I also want to say I have looked into herbal options before…St John`s Wort etc….I spoke to my doctor in Australia about it and she said to combat the kind of depression I have I would need to take a bottle of them a day….and even then It probably wouldn`t help. It was a little disheartening. I was also very concerned about what I would do once I wanted to start a family…..I have been on the same medication since I was 16, I have been very lucky that I found something that suited me right off the bat. The dose has gone up and down over the years but I have never had any severe side affects and it has worked well for me. When I was in Australia recently I spoke my doctor about my medication and pregnancy and was informed that I could try and go off it and see how I go (Since pregnancy changes your hormones and chemicals I might be able to handle been off medication for the period of pregnancy) although she didn`t recommend it. Instead we decided that when I am in Australia later this year for a longer period that I will change to another medication that is seen as safer to take while pregnant (Even though babies are far off in the horizon at the moment) and get used to it while I am in Australia where I can be monitored by my doctor as to whether it works for me or not.
If you think you may suffer from depression or an anxiety disorder you should speak to your doctor….they may not even advise medication, they may advise counselling (This is why I journal….my own form of counselling) or therapy. If you think you know someone that suffers from depression then all you can do is be there for them….keep your opinions about `trying to snap out of it` to yourself and give them a hug. Listen to them, and don`t judge.
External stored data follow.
--- /design/flow/run.sh ---
#!/bin/bash
# OpenROAD 26Q1-2900-gdf79404cd8, Yosys 0.63+post, stock flow scripts
make -C /OpenROAD-flow-scripts/flow DESIGN_CONFIG=/design/flow/config.mk WORK_HOME=/design/flow/orfs finish
--- /design/flow/config.mk ---
export PLATFORM = sky130hd
export DESIGN_NAME = tx_count
export DESIGN_NICKNAME = tx_count
export VERILOG_FILES = /design/flow/design.v
export SDC_FILE = /design/flow/constraint.sdc
export NUM_CORES = 4
export LEC_CHECK = 1
export CORE_UTILIZATION = 30
--- /design/flow/constraint.sdc ---
current_design tx_count

set clk_period 5.4
set clk_io_pct 0.2

create_clock -name clk0 -period $clk_period [get_ports {new_tx}]

set non_clock_inputs [all_inputs -no_clocks]
set_input_delay [expr $clk_period * $clk_io_pct] -clock clk0 $non_clock_inputs
set_output_delay [expr $clk_period * $clk_io_pct] -clock clk0 [all_outputs]
--- /design/flow/design.v ---
`timescale 1ns / 1ps
module tx_count(
input wire new_tx,
output wire [31:0]tx_counter
);
reg [31:0]counter = 0;   
assign tx_counter = counter;
always @(posedge new_tx)
    begin
        counter <= counter+1;
    end
endmodule
$ cat /design/flow/design.v
module us_timer(
input wire clk,
output wire [31:0]time_stamp  
    );
reg [31:0]count = 0;
reg [6:0]counter = 0;
assign time_stamp = count;
always@(posedge clk) begin
        if (counter == 'h64) 
            begin
            counter <= 0;
            count <= count+1;
            end
        else begin counter <= counter + 1'h1; end
	end
endmodule
$ cat /design/flow/config.mk
export PLATFORM = sky130hd
export DESIGN_NAME = us_timer
export DESIGN_NICKNAME = us_timer
export VERILOG_FILES = /design/flow/design.v
export SDC_FILE = /design/flow/constraint.sdc
export NUM_CORES = 4
export LEC_CHECK = 1
export CORE_UTILIZATION = 40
Some people might not agree with me on my opinions about helping those with depression. Others may think my ideas about medication are silly…but these are my thoughts and I am not trying to pass myself off as someone that knows what can help those with depression…I don`t….I know what helps me and if you know someone that has depression , or suffer from it yourself, then maybe, just maybe, my thoughts on it may help you with your own battle or with helping someone close to you.